The album features several covers and interpolations of songs by other artists including "Because the Night" by Patti Smith which opens The Pan Within.

Professional ratings
Review scores
| Source | Rating |
| AllMusic | Star |

==Track listing==
Tracks written by Mike Scott, unless otherwise noted.

===Disc one===
1. "Death Is Not the End" (Bob Dylan) – 4:07
2. "The Earth Only Endures" (Trad. arr. Scott) – 1:42
3. "Medicine Bow" (Scott, Anthony Thistlethwaite) – 2:52
4. "Fisherman's Blues" (Scott, Steve Wickham) – 4:58
5. "This Is the Sea" – 7:02
6. "Meet Me At the Station" (Trad. arr.
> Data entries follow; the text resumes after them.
Background: an optimization exercise with open tools, aiming at small area and a short achievable clock period. Do not read the settings as production practice.
At most, simulation tests tie the RTL to the original design; equivalence was not proved.
Power and IR drop assume default switching activity.

==> inputs of build 8 <==
==> flow/design.v (excerpt) <==
module TLB(
    input clk,
    input reset,
    output io_req_ready,
    input  io_req_valid,
    input [6:0] io_req_bits_asid,
    input [27:0] io_req_bits_vpn,
    input  io_req_bits_passthrough,
    input  io_req_bits_instruction,
    input  io_req_bits_store,
    output io_resp_miss,
    output[19:0] io_resp_ppn,
    output io_resp_xcpt_ld,
    output io_resp_xcpt_st,
    output io_resp_xcpt_if,
    output[7:0] io_resp_hit_idx,
    input  io_ptw_req_ready,
    output io_ptw_req_valid,
    output[26:0] io_ptw_req_bits_addr,
    output[1:0] io_ptw_req_bits_prv,
    output io_ptw_req_bits_store,
    output io_ptw_req_bits_fetch,
    input  io_ptw_resp_valid,
    input  io_ptw_resp_bits_error,
    input [19:0] io_ptw_resp_bits_pte_ppn,
    input [2:0] io_ptw_resp_bits_pte_reserved_for_software,
    input  io_ptw_resp_bits_pte_d,
    input  io_ptw_resp_bits_pte_r,
    input [3:0] io_ptw_resp_bits_pte_typ,
    input  io_ptw_resp_bits_pte_v,
    input  io_ptw_status_sd,
    input [30:0] io_ptw_status_zero2,
    input  io_ptw_status_sd_rv32,
    input [8:0] io_ptw_status_zero1,
    input [4:0] io_ptw_status_vm,
    input  io_ptw_status_mprv,
    input [1:0] io_ptw_status_xs,
    input [1:0] io_ptw_status_fs,
    input [1:0] io_ptw_status_prv3,
    input  io_ptw_status_ie3,
    input [1:0] io_ptw_status_prv2,
    input  io_ptw_status_ie2,
    input [1:0] io_ptw_status_prv1,
    input  io_ptw_status_ie1,
    input [1:0] io_ptw_status_prv,
    input  io_ptw_status_ie,
    input  io_ptw_invalidate
);
export LEC_CHECK = 0
export CAP_MARGIN = 20
export CORE_MARGIN = 2
export CORE_UTILIZATION = 40
export CTS_BUF_LIST = sky130_fd_sc_hd__clkbuf_8 sky130_fd_sc_hd__clkbuf_16
export CTS_CLUSTER_DIAMETER = 100
export CTS_CLUSTER_SIZE = 20
export SETUP_SLACK_MARGIN = 2.8
export SLEW_MARGIN = 20
export SYNTH_HIERARCHICAL = 1
create_clock -name core_clock -period 6.5 [get_ports {clk}]
run.sh (not shown) runs the stock make flow with config.mk's settings and CLKGATE_MAP_FILE= SYNTH_SCRIPT=/design/flow/synth_recipe.tcl, a recipe that flattens the netlist after the stock synthesis.
==> trial 3: changes against build 8 <==
--- a/flow/design.v
+++ b/flow/design.v
@@ -59,71 +59,49 @@
   wire [1:0] priv = (io_ptw_status_mprv & ~io_req_bits_instruction) ?
                     io_ptw_status_prv1 : io_ptw_status_prv;
   wire priv_s = (priv == 2'h1);
   wire vm_on = io_ptw_status_vm[3] & ~priv[1] & ~io_req_bits_passthrough;
   wire bad_va = io_req_bits_vpn[27] ^ io_req_bits_vpn[26];
   wire [32:0] key = {io_req_bits_asid[5:0], io_req_bits_vpn[26:0]};
-  wire [7:0] hits;        
-  wire [7:0] hits_b;      
+  wire [7:0] hits;
   wire [7:0] dmiss;       
   wire [7:0] e_ld, e_st, e_if;
   wire [7:0] errv;
-  genvar i, b;
+  genvar i;
   generate
     for (i = 0; i < 8; i = i + 1) begin : ent
       wire uok = priv_s | f_low[i];
+      assign hits[i] = vb[i] & (tag[i][26:0] == key[26:0]) &
+                       (tag[i][32:27] == key[32:27]) &
+                       (tag[i][26] == io_req_bits_vpn[27]);
       assign dmiss[i] = io_req_bits_store & f_nds[i] & uok;
       assign e_ld[i] = ~(f_a[i] & uok);
       assign e_st[i] = ~(f_ws[i] & uok);
       assign e_if[i] = dmiss[i] ? ~f_b[i] : ~(priv_s ? f_xs[i] : f_xu[i]);
       assign errv[i] = ~f_nds[i] & f_b[i];
-      wire [35:0] m;
-      for (b = 0; b < 33; b = b + 1) begin : cmp
-        g_xnor2 x (.a(tag[i][b]), .b(key[b]), .y(m[b]));
-      end
-      g_xnor2 x27 (.a(tag[i][26]), .b(io_req_bits_vpn[27]), .y(m[33]));
-      assign m[34] = vb[i];
-      assign m[35] = 1'b1;
-      wire [8:0] gn;
-      for (b = 0; b < 8; b = b + 1) begin : l1
-        g_nand4 n (.a(m[4*b]), .b(m[4*b+1]), .c(m[4*b+2]), .d(m[4*b+3]), .y(gn[b]));
-      end
-      g_nand3 n8 (.a(m[32]), .b(m[33]), .c(m[34]), .y(gn[8]));
-      wire [2:0] h;
-      for (b = 0; b < 3; b = b + 1) begin : l2
-        g_nor3 o (.a(gn[3*b]), .b(gn[3*b+1]), .c(gn[3*b+2]), .y(h[b]));
-      end
-      g_and3 ha (.a(h[0]), .b(h[1]), .c(h[2]), .y(hits[i]));
-      g_and3 hb (.a(h[0]), .b(h[1]), .c(h[2]), .y(hits_b[i]));
     end
   endgenerate
-  wire [7:0] ndm = ~dmiss;
-  wire tag_hit, sel_ld, sel_st, sel_if;
-  g_sel8 s_th (.s(hits_b), .d(ndm), .y(tag_hit));
-  g_sel8 s_ld (.s(hits_b), .d(e_ld), .y(sel_ld));
-  g_sel8 s_st (.s(hits_b), .d(e_st), .y(sel_st));
-  g_sel8 s_if (.s(hits_b), .d(e_if), .y(sel_if));
-  wire [19:0] sel_ppn;
-  generate
-    for (b = 0; b < 20; b = b + 1) begin : pb
-      g_sel8 s (.s(b < 10 ? hits : hits_b),
-                .d({ppn[7][b], ppn[6][b], ppn[5][b], ppn[4][b],
-                    ppn[3][b], ppn[2][b], ppn[1][b], ppn[0][b]}),
-                .y(sel_ppn[b]));
-      g_mux2 o (.s(vm_on), .a1(sel_ppn[b]), .a0(io_req_bits_vpn[b]), .y(io_resp_ppn[b]));
-    end
-  endgenerate
+  wire [7:0] tag_hits = hits & ~dmiss;
+  wire tag_hit = |tag_hits;
+  reg [19:0] hit_ppn;
+  integer k;
+  always @(*) begin
+    hit_ppn = 20'h0;
+    for (k = 0; k < 8; k = k + 1)
+      hit_ppn = hit_ppn | (hits[k] ? ppn[k] : 20'h0);
+  end
   wire [19:0] va = io_req_bits_vpn[19:0];
   wire va_rx = (va[19:18] == 2'b00);
   wire va_r  = (va[19:3] == 17'h08000);
   wire va_rw = (va >= 20'h40008) & (va <= 20'h40010);
   assign io_resp_hit_idx = hits;
+  assign io_resp_ppn = vm_on ? hit_ppn : va;
   assign io_resp_miss = vm_on & ~bad_va & ~tag_hit;
-  assign io_resp_xcpt_ld = bad_va | (vm_on ? sel_ld : ~(va_rx | va_r | va_rw));
-  assign io_resp_xcpt_st = bad_va | (vm_on ? sel_st : ~(va_rx | va_rw));
-  assign io_resp_xcpt_if = bad_va | (vm_on ? sel_if : ~va_rx);
+  assign io_resp_xcpt_ld = bad_va | (vm_on ? |(hits & e_ld) : ~(va_rx | va_r | va_rw));
+  assign io_resp_xcpt_st = bad_va | (vm_on ? |(hits & e_st) : ~(va_rx | va_rw));
+  assign io_resp_xcpt_if = bad_va | (vm_on ? |(hits & e_if) : ~va_rx);
   assign io_req_ready = (state == 2'h0);
   assign io_ptw_req_valid = (state == 2'h1);
   assign io_ptw_req_bits_addr = refill_tag[26:0];
   assign io_ptw_req_bits_prv = io_ptw_status_prv;
   assign io_ptw_req_bits_store = refill_store;
   assign io_ptw_req_bits_fetch = refill_fetch;
@@ -203,35 +181,6 @@
         f_xu[j] <= n_xu;
         f_nds[j] <= n_nds;
         f_b[j] <= n_b;
       end
   end
 endmodule
-module g_xnor2(input a, input b, output y);
-  assign y = ~(a ^ b);
-endmodule
-module g_nand4(input a, input b, input c, input d, output y);
-  assign y = ~(a & b & c & d);
-endmodule
-module g_nand3(input a, input b, input c, output y);
-  assign y = ~(a & b & c);
-endmodule
-module g_nor3(input a, input b, input c, output y);
-  assign y = ~(a | b | c);
-endmodule
-module g_and3(input a, input b, input c, output y);
-  assign y = a & b & c;
-endmodule
-module g_mux2(input s, input a1, input a0, output y);
-  assign y = s ? a1 : a0;
-endmodule
-module g_sel8(input [7:0] s, input [7:0] d, output y);
-  wire [3:0] t;
-  g_a22oi a0 (.a1(s[0]), .a2(d[0]), .b1(s[1]), .b2(d[1]), .y(t[0]));
-  g_a22oi a1 (.a1(s[2]), .a2(d[2]), .b1(s[3]), .b2(d[3]), .y(t[1]));
-  g_a22oi a2 (.a1(s[4]), .a2(d[4]), .b1(s[5]), .b2(d[5]), .y(t[2]));
-  g_a22oi a3 (.a1(s[6]), .a2(d[6]), .b1(s[7]), .b2(d[7]), .y(t[3]));
-  g_nand4 n (.a(t[0]), .b(t[1]), .c(t[2]), .d(t[3]), .y(y));
-endmodule
-module g_a22oi(input a1, input a2, input b1, input b2, output y);
-  assign y = ~((a1 & a2) | (b1 & b2));
-endmodule
SYNTH_HIERARCHICAL = unset   (was 1)
==> build 32: changes against build 8 <==
--- a/flow/design.v
+++ b/flow/design.v
@@ -59,71 +59,49 @@
   wire [1:0] priv = (io_ptw_status_mprv & ~io_req_bits_instruction) ?
                     io_ptw_status_prv1 : io_ptw_status_prv;
   wire priv_s = (priv == 2'h1);
   wire vm_on = io_ptw_status_vm[3] & ~priv[1] & ~io_req_bits_passthrough;
   wire bad_va = io_req_bits_vpn[27] ^ io_req_bits_vpn[26];
   wire [32:0] key = {io_req_bits_asid[5:0], io_req_bits_vpn[26:0]};
-  wire [7:0] hits;        
-  wire [7:0] hits_b;      
+  wire [7:0] hits;
   wire [7:0] dmiss;       
   wire [7:0] e_ld, e_st, e_if;
   wire [7:0] errv;
-  genvar i, b;
+  genvar i;
   generate
     for (i = 0; i < 8; i = i + 1) begin : ent
       wire uok = priv_s | f_low[i];
+      assign hits[i] = vb[i] & (tag[i][26:0] == key[26:0]) &
+                       (tag[i][32:27] == key[32:27]) &
+                       (tag[i][26] == io_req_bits_vpn[27]);
       assign dmiss[i] = io_req_bits_store & f_nds[i] & uok;
       assign e_ld[i] = ~(f_a[i] & uok);
       assign e_st[i] = ~(f_ws[i] & uok);
       assign e_if[i] = dmiss[i] ? ~f_b[i] : ~(priv_s ? f_xs[i] : f_xu[i]);
       assign errv[i] = ~f_nds[i] & f_b[i];
-      wire [35:0] m;
-      for (b = 0; b < 33; b = b + 1) begin : cmp
-        g_xnor2 x (.a(tag[i][b]), .b(key[b]), .y(m[b]));
-      end
-      g_xnor2 x27 (.a(tag[i][26]), .b(io_req_bits_vpn[27]), .y(m[33]));
-      assign m[34] = vb[i];
-      assign m[35] = 1'b1;
-      wire [8:0] gn;
-      for (b = 0; b < 8; b = b + 1) begin : l1
-        g_nand4 n (.a(m[4*b]), .b(m[4*b+1]), .c(m[4*b+2]), .d(m[4*b+3]), .y(gn[b]));
-      end
-      g_nand3 n8 (.a(m[32]), .b(m[33]), .c(m[34]), .y(gn[8]));
-      wire [2:0] h;
-      for (b = 0; b < 3; b = b + 1) begin : l2
-        g_nor3 o (.a(gn[3*b]), .b(gn[3*b+1]), .c(gn[3*b+2]), .y(h[b]));
-      end
-      g_and3 ha (.a(h[0]), .b(h[1]), .c(h[2]), .y(hits[i]));
-      g_and3 hb (.a(h[0]), .b(h[1]), .c(h[2]), .y(hits_b[i]));
     end
   endgenerate
-  wire [7:0] ndm = ~dmiss;
-  wire tag_hit, sel_ld, sel_st, sel_if;
-  g_sel8 s_th (.s(hits_b), .d(ndm), .y(tag_hit));
-  g_sel8 s_ld (.s(hits_b), .d(e_ld), .y(sel_ld));
-  g_sel8 s_st (.s(hits_b), .d(e_st), .y(sel_st));
-  g_sel8 s_if (.s(hits_b), .d(e_if), .y(sel_if));
-  wire [19:0] sel_ppn;
-  generate
-    for (b = 0; b < 20; b = b + 1) begin : pb
-      g_sel8 s (.s(b < 10 ? hits : hits_b),
-                .d({ppn[7][b], ppn[6][b], ppn[5][b], ppn[4][b],
-                    ppn[3][b], ppn[2][b], ppn[1][b], ppn[0][b]}),
-                .y(sel_ppn[b]));
-      g_mux2 o (.s(vm_on), .a1(sel_ppn[b]), .a0(io_req_bits_vpn[b]), .y(io_resp_ppn[b]));
-    end
-  endgenerate
+  wire [7:0] tag_hits = hits & ~dmiss;
+  wire tag_hit = |tag_hits;
+  reg [19:0] hit_ppn;
+  integer k;
+  always @(*) begin
+    hit_ppn = 20'h0;
+    for (k = 0; k < 8; k = k + 1)
+      hit_ppn = hit_ppn | (hits[k] ? ppn[k] : 20'h0);
+  end
   wire [19:0] va = io_req_bits_vpn[19:0];
   wire va_rx = (va[19:18] == 2'b00);
   wire va_r  = (va[19:3] == 17'h08000);
   wire va_rw = (va >= 20'h40008) & (va <= 20'h40010);
   assign io_resp_hit_idx = hits;
+  assign io_resp_ppn = vm_on ? hit_ppn : va;
   assign io_resp_miss = vm_on & ~bad_va & ~tag_hit;
-  assign io_resp_xcpt_ld = bad_va | (vm_on ? sel_ld : ~(va_rx | va_r | va_rw));
-  assign io_resp_xcpt_st = bad_va | (vm_on ? sel_st : ~(va_rx | va_rw));
-  assign io_resp_xcpt_if = bad_va | (vm_on ? sel_if : ~va_rx);
+  assign io_resp_xcpt_ld = bad_va | (vm_on ? |(hits & e_ld) : ~(va_rx | va_r | va_rw));
+  assign io_resp_xcpt_st = bad_va | (vm_on ? |(hits & e_st) : ~(va_rx | va_rw));
+  assign io_resp_xcpt_if = bad_va | (vm_on ? |(hits & e_if) : ~va_rx);
   assign io_req_ready = (state == 2'h0);
   assign io_ptw_req_valid = (state == 2'h1);
   assign io_ptw_req_bits_addr = refill_tag[26:0];
   assign io_ptw_req_bits_prv = io_ptw_status_prv;
   assign io_ptw_req_bits_store = refill_store;
   assign io_ptw_req_bits_fetch = refill_fetch;
@@ -203,35 +181,6 @@
         f_xu[j] <= n_xu;
         f_nds[j] <= n_nds;
         f_b[j] <= n_b;
       end
   end
 endmodule
-module g_xnor2(input a, input b, output y);
-  assign y = ~(a ^ b);
-endmodule
-module g_nand4(input a, input b, input c, input d, output y);
-  assign y = ~(a & b & c & d);
-endmodule
-module g_nand3(input a, input b, input c, output y);
-  assign y = ~(a & b & c);
-endmodule
-module g_nor3(input a, input b, input c, output y);
-  assign y = ~(a | b | c);
-endmodule
-module g_and3(input a, input b, input c, output y);
-  assign y = a & b & c;
-endmodule
-module g_mux2(input s, input a1, input a0, output y);
-  assign y = s ? a1 : a0;
-endmodule
-module g_sel8(input [7:0] s, input [7:0] d, output y);
-  wire [3:0] t;
-  g_a22oi a0 (.a1(s[0]), .a2(d[0]), .b1(s[1]), .b2(d[1]), .y(t[0]));
-  g_a22oi a1 (.a1(s[2]), .a2(d[2]), .b1(s[3]), .b2(d[3]), .y(t[1]));
-  g_a22oi a2 (.a1(s[4]), .a2(d[4]), .b1(s[5]), .b2(d[5]), .y(t[2]));
-  g_a22oi a3 (.a1(s[6]), .a2(d[6]), .b1(s[7]), .b2(d[7]), .y(t[3]));
-  g_nand4 n (.a(t[0]), .b(t[1]), .c(t[2]), .d(t[3]), .y(y));
-endmodule
-module g_a22oi(input a1, input a2, input b1, input b2, output y);
-  assign y = ~((a1 & a2) | (b1 & b2));
-endmodule
ABC_AREA = 1   (was unset)
SYNTH_HIERARCHICAL = unset   (was 1)
==> trial 67: changes against build 8 <==
--- a/flow/design.v
+++ b/flow/design.v
@@ -60,16 +60,17 @@
                     io_ptw_status_prv1 : io_ptw_status_prv;
   wire priv_s = (priv == 2'h1);
   wire vm_on = io_ptw_status_vm[3] & ~priv[1] & ~io_req_bits_passthrough;
   wire bad_va = io_req_bits_vpn[27] ^ io_req_bits_vpn[26];
   wire [32:0] key = {io_req_bits_asid[5:0], io_req_bits_vpn[26:0]};
   wire [7:0] hits;        
-  wire [7:0] hits_b;      
+  wire [7:0] vhits;       
   wire [7:0] dmiss;       
   wire [7:0] e_ld, e_st, e_if;
   wire [7:0] errv;
+  wire nvm = ~vm_on;
   genvar i, b;
   generate
     for (i = 0; i < 8; i = i + 1) begin : ent
       wire uok = priv_s | f_low[i];
       assign dmiss[i] = io_req_bits_store & f_nds[i] & uok;
       assign e_ld[i] = ~(f_a[i] & uok);
@@ -90,40 +91,40 @@
       g_nand3 n8 (.a(m[32]), .b(m[33]), .c(m[34]), .y(gn[8]));
       wire [2:0] h;
       for (b = 0; b < 3; b = b + 1) begin : l2
         g_nor3 o (.a(gn[3*b]), .b(gn[3*b+1]), .c(gn[3*b+2]), .y(h[b]));
       end
       g_and3 ha (.a(h[0]), .b(h[1]), .c(h[2]), .y(hits[i]));
-      g_and3 hb (.a(h[0]), .b(h[1]), .c(h[2]), .y(hits_b[i]));
+      g_and4 hv (.a(h[0]), .b(h[1]), .c(h[2]), .d(vm_on), .y(vhits[i]));
     end
   endgenerate
   wire [7:0] ndm = ~dmiss;
-  wire tag_hit, sel_ld, sel_st, sel_if;
-  g_sel8 s_th (.s(hits_b), .d(ndm), .y(tag_hit));
-  g_sel8 s_ld (.s(hits_b), .d(e_ld), .y(sel_ld));
-  g_sel8 s_st (.s(hits_b), .d(e_st), .y(sel_st));
-  g_sel8 s_if (.s(hits_b), .d(e_if), .y(sel_if));
+  wire taghit_vm, sel_ld, sel_st, sel_if;
+  g_sel8 s_th (.s(vhits), .d(ndm), .y(taghit_vm));
+  g_sel8 s_ld (.s(vhits), .d(e_ld), .y(sel_ld));
+  g_sel8 s_st (.s(vhits), .d(e_st), .y(sel_st));
+  g_sel8 s_if (.s(vhits), .d(e_if), .y(sel_if));
   wire [19:0] sel_ppn;
   generate
     for (b = 0; b < 20; b = b + 1) begin : pb
-      g_sel8 s (.s(b < 10 ? hits : hits_b),
+      g_sel8 s (.s(vhits),
                 .d({ppn[7][b], ppn[6][b], ppn[5][b], ppn[4][b],
                     ppn[3][b], ppn[2][b], ppn[1][b], ppn[0][b]}),
                 .y(sel_ppn[b]));
-      g_mux2 o (.s(vm_on), .a1(sel_ppn[b]), .a0(io_req_bits_vpn[b]), .y(io_resp_ppn[b]));
+      g_ao21 o (.a1(nvm), .a2(io_req_bits_vpn[b]), .b1(sel_ppn[b]), .y(io_resp_ppn[b]));
     end
   endgenerate
   wire [19:0] va = io_req_bits_vpn[19:0];
   wire va_rx = (va[19:18] == 2'b00);
   wire va_r  = (va[19:3] == 17'h08000);
   wire va_rw = (va >= 20'h40008) & (va <= 20'h40010);
   assign io_resp_hit_idx = hits;
-  assign io_resp_miss = vm_on & ~bad_va & ~tag_hit;
-  assign io_resp_xcpt_ld = bad_va | (vm_on ? sel_ld : ~(va_rx | va_r | va_rw));
-  assign io_resp_xcpt_st = bad_va | (vm_on ? sel_st : ~(va_rx | va_rw));
-  assign io_resp_xcpt_if = bad_va | (vm_on ? sel_if : ~va_rx);
+  assign io_resp_miss = vm_on & ~bad_va & ~taghit_vm;
+  assign io_resp_xcpt_ld = bad_va | sel_ld | (nvm & ~(va_rx | va_r | va_rw));
+  assign io_resp_xcpt_st = bad_va | sel_st | (nvm & ~(va_rx | va_rw));
+  assign io_resp_xcpt_if = bad_va | sel_if | (nvm & ~va_rx);
   assign io_req_ready = (state == 2'h0);
   assign io_ptw_req_valid = (state == 2'h1);
   assign io_ptw_req_bits_addr = refill_tag[26:0];
   assign io_ptw_req_bits_prv = io_ptw_status_prv;
   assign io_ptw_req_bits_store = refill_store;
   assign io_ptw_req_bits_fetch = refill_fetch;
@@ -173,13 +174,13 @@
       refill_idx <= repl;
       refill_store <= io_req_bits_store;
       refill_fetch <= io_req_bits_instruction;
     end
     if (reset)
       plru <= 7'h0;
-    else if (io_req_valid & vm_on & tag_hit) begin
+    else if (io_req_valid & taghit_vm) begin
       plru[1] <= ~hidx2;
       if (~hidx2) plru[2] <= ~hidx1; else plru[3] <= ~hidx1;
       case ({hidx2, hidx1})
         2'd0: plru[4] <= ~hidx0;
         2'd1: plru[5] <= ~hidx0;
         2'd2: plru[6] <= ~hidx0;
@@ -218,14 +219,17 @@
 module g_nor3(input a, input b, input c, output y);
   assign y = ~(a | b | c);
 endmodule
 module g_and3(input a, input b, input c, output y);
   assign y = a & b & c;
 endmodule
-module g_mux2(input s, input a1, input a0, output y);
-  assign y = s ? a1 : a0;
+module g_and4(input a, input b, input c, input d, output y);
+  assign y = a & b & c & d;
+endmodule
+module g_ao21(input a1, input a2, input b1, output y);
+  assign y = (a1 & a2) | b1;
 endmodule
 module g_sel8(input [7:0] s, input [7:0] d, output y);
   wire [3:0] t;
   g_a22oi a0 (.a1(s[0]), .a2(d[0]), .b1(s[1]), .b2(d[1]), .y(t[0]));
   g_a22oi a1 (.a1(s[2]), .a2(d[2]), .b1(s[3]), .b2(d[3]), .y(t[1]));
   g_a22oi a2 (.a1(s[4]), .a2(d[4]), .b1(s[5]), .b2(d[5]), .y(t[2]));
==> summary of the runs <==
Non-clock buffer count: trial 67 < build 8 < trial 3 < build 32.
Synthesized cell count: trial 3 is lower than build 32 (about 50%).
Wire length: build 8 < trial 67 < trial 3 < build 32.
Core utilization, highest first: build 32, build 8, trial 3, trial 67.
In clock power, build 8 and trial 3 hardly differ.
Sequential share of layout area, lowest first: build 32, build 8, trial 3, trial 67.
Setup slack, lowest first: trial 3, build 32, trial 67, build 8.
Combinational power, highest first: build 32, trial 3, build 8, trial 67.
Synthesized area: trial 3 is smaller than trial 67 (0.69%).
Sequential power is about the same in trial 67 and build 8.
Scott) – 3:57
7. "We Will Not Be Lovers" – 9:56
8. "The Wayward Wind" (Lebowsky, Newman) – 3:51
9. "A Girl Called Johnny" – 4:44
10. "Purple Rain" (Prince) – 7:22

===Disc two===
1. "Be My Enemy" – 4:10
2. "Old England" – 5:41
3. "The Thrill Is Gone/And the Healing Has Begun" (Scott/Van Morrison) – 10:11
4. "The Pan Within including Because the Night" – (Scott/Patti Smith, Bruce Springsteen) – 8:36
5. "The Whole of the Moon" – 5:17
6. "Spirit" – 7:03
7. "Savage Earth Heart" – 9:15
8. "Saints and Angels" (Scott, Wickham) – 5:44

N.B.
- "Spirit" includes a quotation from "The Four Ages of Man" by W. B. Yeats
- "Savage Earth Heart" includes quotations from "Dirt" by Iggy Pop and "Jerusalem" by William Blake

Sources
- Disc one, track 1 @ RTÉ Radio, Dublin, 4 Jan 1986
- Disc one, tracks 2–5 @ Greenpeace Benefit, Royal Albert Hall, London, England, 25 Apr 1986
- Disc one, tracks 6, 7 & 9 @ Radio Clyde, Glasgow, Scotland, 27 Apr 1986
- Disc one, tracks 8 & 10 @ Pink Pop Festival, Geleen, Netherlands, 19 May 1986
- Disc two, all tracks @ Pyramid Stage, Glastonbury Festival, England, 20 Jun 1986

==Musicians==
- Mike Scott: vocals, acoustic guitar, electric guitar, electric piano
- Anthony Thistlethwaite: sax, mandolin, electric mandolin, piano, backing vocals
- Steve Wickham: fiddle, backing vocals
- Trevor Hutchinson: bass
- Dave Ruffy: drums, backing vocals
- Guy Chambers: piano ("This Is the Sea" only)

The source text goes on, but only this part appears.